The beautiful Jean Stafford.

That is, before the "uncouth, neurotic, psycopathic murder-poet" (AKA Robert Lowell) drove the two of them into a wall, conferring upon Jean defacement and hospital traumas that she would go on to sublimate in one of the most gruesome short stories I've ever winced through (The Interior Castle).

Keywords from the Literature, Art, and Medicine Database on that story say it all: Anesthesia, Doctor-Patient Relationship, Hospitalization, Medical Advances, Medical Testing, Obsession, Pain, Patient Experience, Physical Examination, Rebellion, Surgery, Trauma.

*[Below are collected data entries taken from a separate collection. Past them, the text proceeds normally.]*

## config.mk

```make
export PLATFORM = sky130hd
export DESIGN_NAME = linear_floor_sum_top
export DESIGN_NICKNAME = d
export VERILOG_FILES = /design/src/hdl/lfs_pkg.sv /design/src/hdl/lfs_div.sv /design/src/hdl/lfs_mul.sv /design/src/hdl/lfs_dpath.sv /design/src/hdl/lfs_ctrl.sv /design/src/hdl/linear_floor_sum_top.sv
export SDC_FILE = /design/constraint.sdc
export NUM_CORES = 2
export LEC_CHECK = 0
export BUFFER_PORTS_ARGS = -buffer_cell sky130_fd_sc_hd__buf_2
export CAP_MARGIN = 20
export CORE_MARGIN = 4
export CORE_UTILIZATION = 45
export DETAILED_ROUTE_END_ITERATION = 8
export GPL_TIMING_DRIVEN = 0
export HOLD_SLACK_MARGIN = 0.08
export PLACE_DENSITY = 0.58
export SYNTH_ARGS = -nofsm -noshare
export SYNTH_HDL_FRONTEND = slang
export SYNTH_SLANG_ARGS = --single-unit
```

## constraint.sdc

```tcl
create_clock -name clk -period 11.85 [get_ports clk]
set_clock_uncertainty 0.2 [all_clocks]
set_input_delay 1.7775 -clock clk [delete_from_list [all_inputs] [get_ports clk]]
set_output_delay 1.7775 -clock clk [all_outputs]
set_load 0.02 [all_outputs]
```

## src/hdl/lfs_pkg.sv

```systemverilog
package lfs_pkg;

    localparam int OPERAND_WIDTH_DEF = 32;
    localparam int TOTAL_WIDTH       = 64;

    typedef enum logic [4:0] {
        S_IDLE,
        S_CHK,
        S_DIVA_GO,
        S_DIVA_WAIT,
        S_TRI_GO,
        S_TRI_WAIT,
        S_TQ_GO,
        S_TQ_WAIT,
        S_DIVB_GO,
        S_DIVB_WAIT,
        S_NB_GO,
        S_NB_WAIT,
        S_Y_GO,
        S_Y_WAIT,
        S_YCMP,
        S_DIVY_GO,
        S_DIVY_WAIT,
        S_DONE
    } state_t;

    typedef enum logic [3:0] {
        OP_NONE,
        OP_LOAD,
        OP_DIV_A,
        OP_DIV_B,
        OP_DIV_Y,
        OP_MUL_TRI,
        OP_MUL_TQ,
        OP_MUL_NB,
        OP_MUL_Y,
        OP_WB_A,
        OP_WB_TRI,
        OP_WB_ACC,
        OP_WB_B,
        OP_WB_Y,
        OP_WB_DIVY
    } op_t;

    typedef struct packed {
        logic m_zero;
        logic a_ge_m;
        logic b_ge_m;
        logic y_lt_m;
        logic div_done;
        logic mul_done;
    } status_t;

endpackage

```

## src/hdl/lfs_div.sv

```systemverilog
module lfs_div #(
    parameter int W = 32
) (
    input  logic           clk,
    input  logic           rst_n,
    input  logic           start,
    input  logic [2*W-1:0] dividend,
    input  logic [W-1:0]   divisor,
    output logic [W-1:0]   quotient,
    output logic [W-1:0]   remainder,
    output logic           done
);
    localparam int DW   = 2 * W;
    localparam int CNTW = $clog2(DW + 1);

    logic [DW-1:0]   dvd_reg, dvd_next;
    logic [W-1:0]    rem_reg, rem_next;
    logic [W-1:0]    dsr_reg, dsr_next;
    logic [CNTW-1:0] cnt_reg, cnt_next;
    logic            done_reg, done_next;
    logic [W:0]      trial;
    logic            fits;

    assign trial = {rem_reg, dvd_reg[DW-1]};
    assign fits  = trial >= {1'b0, dsr_reg};

    always_comb
    begin
        dvd_next  = dvd_reg;
        rem_next  = rem_reg;
        dsr_next  = dsr_reg;
        cnt_next  = cnt_reg;
        done_next = 1'b0;
        if (start)
        begin
            dvd_next = dividend;
            rem_next = '0;
            dsr_next = divisor;
            cnt_next = CNTW'(DW);
        end
        else if (cnt_reg != '0)
        begin
            // shift one dividend bit into the remainder, quotient bit into the low end
            rem_next  = fits ? W'(trial - {1'b0, dsr_reg}) : trial[W-1:0];
            dvd_next  = {dvd_reg[DW-2:0], fits};
            cnt_next  = cnt_reg - 1'b1;
            done_next = (cnt_reg == CNTW'(1));
        end
    end

    always_ff @(posedge clk or negedge rst_n)
    begin
        if (!rst_n)
        begin
            cnt_reg  <= '0;
            done_reg <= 1'b0;
        end
        else
        begin
            cnt_reg  <= cnt_next;
            done_reg <= done_next;
        end
    end

    always_ff @(posedge clk)
    begin
        dvd_reg <= dvd_next;
        rem_reg <= rem_next;
        dsr_reg <= dsr_next;
    end

    assign quotient  = dvd_reg[W-1:0];
    assign remainder = rem_reg;
    assign done      = done_reg;
endmodule

```

## src/hdl/lfs_mul.sv

```systemverilog
module lfs_mul #(
    parameter int W = 32
) (
    input  logic                            clk,
    input  logic                            rst_n,
    input  logic                            start,
    input  logic [lfs_pkg::TOTAL_WIDTH-1:0] mcand,
    input  logic [W-1:0]                    mplier,
    output logic [lfs_pkg::TOTAL_WIDTH-1:0] prod,
    output logic                            done
);
    import lfs_pkg::*;

    localparam int CNTW = $clog2(W + 1);

    logic [TOTAL_WIDTH-1:0] mcand_reg, mcand_next;
    logic [TOTAL_WIDTH-1:0] prod_reg, prod_next;
    logic [W-1:0]           mplier_reg, mplier_next;
    logic [CNTW-1:0]        cnt_reg, cnt_next;
    logic                   done_reg, done_next;

    always_comb
    begin
        mcand_next  = mcand_reg;
        prod_next   = prod_reg;
        mplier_next = mplier_reg;
        cnt_next    = cnt_reg;
        done_next   = 1'b0;
        if (start)
        begin
            mcand_next  = mcand;
            mplier_next = mplier;
            prod_next   = '0;
            cnt_next    = CNTW'(W);
        end
        else if (cnt_reg != '0)
        begin
            // product keeps only the low word, which is all the total needs
            if (mplier_reg[0])
                prod_next = prod_reg + mcand_reg;
            mcand_next  = {mcand_reg[TOTAL_WIDTH-2:0], 1'b0};
            mplier_next = mplier_reg >> 1;
            cnt_next    = cnt_reg - 1'b1;
            done_next   = (cnt_reg == CNTW'(1));
        end
    end

    always_ff @(posedge clk or negedge rst_n)
    begin
        if (!rst_n)
        begin
            cnt_reg  <= '0;
            done_reg <= 1'b0;
        end
        else
        begin
            cnt_reg  <= cnt_next;
            done_reg <= done_next;
        end
    end

    always_ff @(posedge clk)
    begin
        mcand_reg  <= mcand_next;
        prod_reg   <= prod_next;
        mplier_reg <= mplier_next;
    end

    assign prod = prod_reg;
    assign done = done_reg;
endmodule

```

## src/hdl/lfs_dpath.sv

```systemverilog
module lfs_dpath #(
    parameter int W = lfs_pkg::OPERAND_WIDTH_DEF
) (
    input  logic                            clk,
    input  logic                            rst_n,
    input  lfs_pkg::op_t                    op,
    input  logic [W-1:0]                    count_n,
    input  logic [W-1:0]                    divisor_m,
    input  logic [W-1:0]                    slope_a,
    input  logic [W-1:0]                    offset_b,
    output lfs_pkg::status_t                status,
    output logic [lfs_pkg::TOTAL_WIDTH-1:0] total,
    output logic                            bad_divisor
);
    import lfs_pkg::*;

    localparam int DW = 2 * W;

    logic [W-1:0]           n_reg, n_next, m_reg, m_next, a_reg, a_next, b_reg, b_next;
    logic [TOTAL_WIDTH-1:0] acc_reg, acc_next, tri_reg, tri_next;
    logic [DW-1:0]          y_reg, y_next;

    logic                   div_start, mul_start, div_done, mul_done;
    logic [DW-1:0]          div_dividend;
    logic [W-1:0]           quot, rem;
    logic [TOTAL_WIDTH-1:0] mul_mcand, prod;
    logic [W-1:0]           mul_mplier;

    assign div_start = (op == OP_DIV_A) || (op == OP_DIV_B) || (op == OP_DIV_Y);
    assign mul_start = (op == OP_MUL_TRI) || (op == OP_MUL_TQ) || (op == OP_MUL_NB)
                    || (op == OP_MUL_Y);

    always_comb
    begin
        case (op)
            OP_DIV_A: div_dividend = DW'(a_reg);
            OP_DIV_B: div_dividend = DW'(b_reg);
            default:  div_dividend = y_reg;
        endcase
    end

    always_comb
    begin
        case (op)
            OP_MUL_TRI:
            begin
                mul_mcand  = TOTAL_WIDTH'(n_reg);
                mul_mplier = n_reg - 1'b1;
            end
            OP_MUL_TQ:
            begin
                mul_mcand  = tri_reg;
                mul_mplier = quot;
            end
            OP_MUL_NB:
            begin
                mul_mcand  = TOTAL_WIDTH'(n_reg);
                mul_mplier = quot;
            end
            default:
            begin
                mul_mcand  = TOTAL_WIDTH'(a_reg);
                mul_mplier = n_reg;
            end
        endcase
    end

    lfs_div #(.W(W)) u_div (
        .clk       (clk),
        .rst_n     (rst_n),
        .start     (div_start),
        .dividend  (div_dividend),
        .divisor   (m_reg),
        .quotient  (quot),
        .remainder (rem),
        .done      (div_done)
    );

    lfs_mul #(.W(W)) u_mul (
        .clk    (clk),
        .rst_n  (rst_n),
        .start  (mul_start),
        .mcand  (mul_mcand),
        .mplier (mul_mplier),
        .prod   (prod),
        .done   (mul_done)
    );

    always_comb
    begin
        n_next   = n_reg;
        m_next   = m_reg;
        a_next   = a_reg;
        b_next   = b_reg;
        acc_next = acc_reg;
        tri_next = tri_reg;
        y_next   = y_reg;
        case (op)
            OP_LOAD:
            begin
                n_next   = count_n;
                m_next   = divisor_m;
                a_next   = slope_a;
                b_next   = offset_b;
                acc_next = '0;
            end
            OP_WB_A:   a_next   = rem;
            OP_WB_TRI: tri_next = prod >> 1;
            OP_WB_ACC: acc_next = acc_reg + prod;
            OP_WB_B:   b_next   = rem;
            OP_WB_Y:   y_next   = prod[DW-1:0] + DW'(b_reg);
            OP_WB_DIVY:
            begin
                // continue with (y/m, a, m, y%m): divisor and slope trade places
                n_next = quot;
                b_next = rem;
                a_next = m_reg;
                m_next = a_reg;
            end
            default: ;
        endcase
    end

    always_ff @(posedge clk)
    begin
        n_reg   <= n_next;
        m_reg   <= m_next;
        a_reg   <= a_next;
        b_reg   <= b_next;
        acc_reg <= acc_next;
        tri_reg <= tri_next;
        y_reg   <= y_next;
    end

    assign status.m_zero   = (m_reg == '0);
    assign status.a_ge_m   = (a_reg >= m_reg);
    assign status.b_ge_m   = (b_reg >= m_reg);
    assign status.y_lt_m   = (y_reg < DW'(m_reg));
    assign status.div_done = div_done;
    assign status.mul_done = mul_done;

    assign total       = acc_reg;
    assign bad_divisor = (m_reg == '0);
endmodule

```

## src/hdl/lfs_ctrl.sv

```systemverilog
module lfs_ctrl (
    input  logic             clk,
    input  logic             rst_n,
    input  logic             start,
    input  lfs_pkg::status_t status,
    output lfs_pkg::op_t     op,
    output logic             busy,
    output logic             done
);
    import lfs_pkg::*;

    state_t state_reg, state_next;

    always_comb
    begin
        state_next = state_reg;
        case (state_reg)
            S_IDLE:      if (start) state_next = S_CHK;
            S_CHK:       state_next = status.m_zero ? S_DONE : S_DIVA_GO;
            S_DIVA_GO:   state_next = status.a_ge_m ? S_DIVA_WAIT : S_DIVB_GO;
            S_DIVA_WAIT: if (status.div_done) state_next = S_TRI_GO;
            S_TRI_GO:    state_next = S_TRI_WAIT;
            S_TRI_WAIT:  if (status.mul_done) state_next = S_TQ_GO;
            S_TQ_GO:     state_next = S_TQ_WAIT;
            S_TQ_WAIT:   if (status.mul_done) state_next = S_DIVB_GO;
            S_DIVB_GO:   state_next = status.b_ge_m ? S_DIVB_WAIT : S_Y_GO;
            S_DIVB_WAIT: if (status.div_done) state_next = S_NB_GO;
            S_NB_GO:     state_next = S_NB_WAIT;
            S_NB_WAIT:   if (status.mul_done) state_next = S_Y_GO;
            S_Y_GO:      state_next = S_Y_WAIT;
            S_Y_WAIT:    if (status.mul_done) state_next = S_YCMP;
            S_YCMP:      state_next = status.y_lt_m ? S_DONE : S_DIVY_GO;
            S_DIVY_GO:   state_next = S_DIVY_WAIT;
            S_DIVY_WAIT: if (status.div_done) state_next = S_DIVA_GO;
            S_DONE:      state_next = S_IDLE;
            default:     state_next = S_IDLE;
        endcase
    end

    always_comb
    begin
        op   = OP_NONE;
        busy = 1'b1;
        done = 1'b0;
        case (state_reg)
            S_IDLE:
            begin
                busy = 1'b0;
                if (start) op = OP_LOAD;
            end
            S_DIVA_GO:   if (status.a_ge_m) op = OP_DIV_A;
            S_DIVA_WAIT: if (status.div_done) op = OP_WB_A;
            S_TRI_GO:    op = OP_MUL_TRI;
            S_TRI_WAIT:  if (status.mul_done) op = OP_WB_TRI;
            S_TQ_GO:     op = OP_MUL_TQ;
            S_TQ_WAIT:   if (status.mul_done) op = OP_WB_ACC;
            S_DIVB_GO:   if (status.b_ge_m) op = OP_DIV_B;
            S_DIVB_WAIT: if (status.div_done) op = OP_WB_B;
            S_NB_GO:     op = OP_MUL_NB;
            S_NB_WAIT:   if (status.mul_done) op = OP_WB_ACC;
            S_Y_GO:      op = OP_MUL_Y;
            S_Y_WAIT:    if (status.mul_done) op = OP_WB_Y;
            S_DIVY_GO:   op = OP_DIV_Y;
            S_DIVY_WAIT: if (status.div_done) op = OP_WB_DIVY;
            S_DONE:      done = 1'b1;
            default:     op = OP_NONE;
        endcase
    end

    always_ff @(posedge clk or negedge rst_n)
    begin
        if (!rst_n)
            state_reg <= S_IDLE;
        else
            state_reg <= state_next;
    end
endmodule

```

## src/hdl/linear_floor_sum_top.sv

```systemverilog
// Floor sum: total = sum over i in [0, count_n) of floor((slope_a*i + offset_b) / divisor_m),
// modulo 2^64, by the Euclidean reduction.
// Input: raise start with count_n, divisor_m, slope_a, offset_b; the item is taken at
// the edge where start is high and busy is low. busy stays high until the result.
// Output: done is high for exactly one cycle with total and bad_divisor valid; the
// receiver must take it then, there is no back-pressure.
// A zero divisor_m gives bad_divisor = 1 and total = 0, with no division run.
// Each reduction round runs up to three divisions on one shared restoring divider
// and four multiplies on one shared shift-add multiplier, with control states
// between them. The round count grows with log(divisor_m), at most about 46 for
// OPERAND_WIDTH = 32. One item at a time.
// Reset clears the controller to idle; no result is pending after reset.
module linear_floor_sum_top #(
    parameter int OPERAND_WIDTH = lfs_pkg::OPERAND_WIDTH_DEF
) (
    input  logic                            clk,
    input  logic                            rst_n,
    input  logic                            start,
    output logic                            busy,
    input  logic [OPERAND_WIDTH-1:0]        count_n,
    input  logic [OPERAND_WIDTH-1:0]        divisor_m,
    input  logic [OPERAND_WIDTH-1:0]        slope_a,
    input  logic [OPERAND_WIDTH-1:0]        offset_b,
    output logic                            done,
    output logic [lfs_pkg::TOTAL_WIDTH-1:0] total,
    output logic                            bad_divisor
);
    import lfs_pkg::*;

    op_t     op;
    status_t status;

    lfs_ctrl u_ctrl (
        .clk    (clk),
        .rst_n  (rst_n),
        .start  (start),
        .status (status),
        .op     (op),
        .busy   (busy),
        .done   (done)
    );

    lfs_dpath #(.W(OPERAND_WIDTH)) u_dpath (
        .clk         (clk),
        .rst_n       (rst_n),
        .op          (op),
        .count_n     (count_n),
        .divisor_m   (divisor_m),
        .slope_a     (slope_a),
        .offset_b    (offset_b),
        .status      (status),
        .total       (total),
        .bad_divisor (bad_divisor)
    );

`ifndef SYNTH
    a_accept_busy: assert property (@(posedge clk) disable iff (!rst_n)
        start && !busy |=> busy)
        else $error("busy not raised after accepting an item");

    a_done_single: assert property (@(posedge clk) disable iff (!rst_n)
        done |=> !done)
        else $error("done held longer than one cycle");

    a_bad_zero: assert property (@(posedge clk) disable iff (!rst_n)
        done && bad_divisor |-> total == '0)
        else $error("nonzero total with bad divisor");

    a_idle_no_done: assert property (@(posedge clk) disable iff (!rst_n)
        !busy |-> !done)
        else $error("done while idle");
`endif
endmodule

```

==> summary.md <==
| Metric | Value |
|---|---|
| Worst Setup End Kind | flop |
| First-pass GRT wire length | 202000 um |
| Vias in the first global route | 31712 |
| Main combinational cell family by area after synthesis | compound AO/OA/AOI/OAI gates |
| Proportion of synthesized area in mux cells | 0.0105 |
| CP required | 12.00 ns |
| Post-CTS Hold Buffers | 0 |
| IO buf count | 197 |
| Worst reg2reg path depth | 16 |
| CTS H-tree lvls | 3 |
| Primary FF master, synth | edfxtp_1 |
| Sw Ratio | 0.439 |
| Antenna-violating nets left | 0 |
| # IOs | 198 |
| Syn Nets | 4473 |
| Final setup fails | 0 |
| Power density over the cells | 281 nW/um2 |
| Grt met2 use | 0.466 |
| Sequential power share | 0.313 |
| Routed WL per cell | 24.7 um |
| Vias/cell | 6.05 |
| Simple logic cell fraction of the synthesized area | 0.156 |
| Cell Rows | 107 |
| Post-synthesis sequential area ratio | 0.456 |
| Max Buffers Root-to-Sink | 3 |
| Clock Power Share | 0.193 |
| Final net count | 4766 |
| Share of layout cells above drive strength 1 | 0.0888 |
| Critical path data arrival time | 7.54 ns |
| DRC | 0 |
| Lkg Pwr | 18.0 nW |
| Sw power | 5.46 mW |
| Die Span X | 302 um |
| Mapped Cells | 4047 |
| Pre-CTS WS | 4.75 ns |
| Int Pwr | 6.98 mW |
| Final HPWL from detailed placement | 107000 um |
| Post-Layout Cell Count | 5549 |
| Fin. Hold Viols | 0 |
| Met1 Usage GRT | 0.414 |
| Clock Tree Root | clkbuf_16 |
| Reg2Reg Launch Point | u_dpath.m_reg[15] |
| Post-route minimum period | 7.39 ns |
| Number of synthesized flops with an enable pin | 511 |
| Routing usage on met3 | 0.0433 |
| Vias | 33593 |
| RSZ-0062 raised after global routing | no |
| Total global routing overflow | 0 |
| Critical path origin | u_dpath.m_reg[15] |
| Slew margin rel. | 0.248 |
| Period utilisation layout | 0.624 |
| Die footprint | 91300 um2 |
| Async SR Flop Fraction | 0.0319 |
| Maxcap violations | 0 |
| Clock Sink Count | 627 |
| Fin. max-slew vios | 0 |
| #FFs+latches synth | 627 |
| Gate power share | 0.493 |
| Die height | 302 um |
| Largest net degree at the start of global routing | 57 |
| Dpl cells | 5407 |
| Synthesis Warnings | 0 |
| Mapped cell area | 38900 um2 |
| Run status | complete, no violations |
| Post-CTS sizing | 0 |
| Area Overhead vs Synth | 13.6% |
| CP Launch Type | flop |
| Post-synthesis xor/xnor area fraction | 0.0479 |
| Critical path peak fanout | 37 |
| R2r endpoint | u_dpath.u_mul.mcand_reg[4] |
| Routed WL | 137000 um |
| Final worst slack | 4.46 ns |
| CTS buffer count | 75 |
| DRT iter0 DRCs | 3431 |
| Placer Congestion | 0.958 |
| Synth Area in Adders | 0.0956 |
| Fmax | 135 MHz |
| R2r setup slk | 4.46 ns |
| Global routing's busiest layer | met2 |
| Clock-pin slew on the worst setup and hold paths | 0.06 ns |
| Total track usage | 0.293 |
| Core ar. | 85500 um2 |
| Initial core utilization | 0.455 |
| Worst-margin pin slew | 1.12 ns |
| Compound-gate portion of the synthesized area | 0.203 |
| TritonCTS clock tree | done |
| VDD IR-drop max | 0.148 mV |
| Skew-Pair Late Insertion Delay | 0.64 ns |
| Avg Inst Size Synth | 9.62 um2 |
| Cell variety after synth | 81 |
| Setup Buffers After CTS | 0 |
| Drt pass-1 iters | 6 |
| Hold slack | 0.270 ns |
| Initial antenna violation count | 5 |
| Crit path to | u_dpath.u_mul.mcand_reg[4] |
| Hold WC Path Type | flop to flop |
| Kind of critical path | flop to flop |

David Cronenberg (or Almodovar, if you're a September, 2011 Zeitgeister) eat your heart out.

This one is pretty visceral too. But more in a way that twangs at the heart strings like a raw, ol' blues song. Lots of parallels between this story and Edward Albee's similarly named one-act play - though I'm still not quite sure who got there first, chicken-and-egg-wise. I think it was Stafford.

PS For a reading of The Interior Castle, please make your way over to the preternaturally tasteful Miette's Bedtime Stories podcast.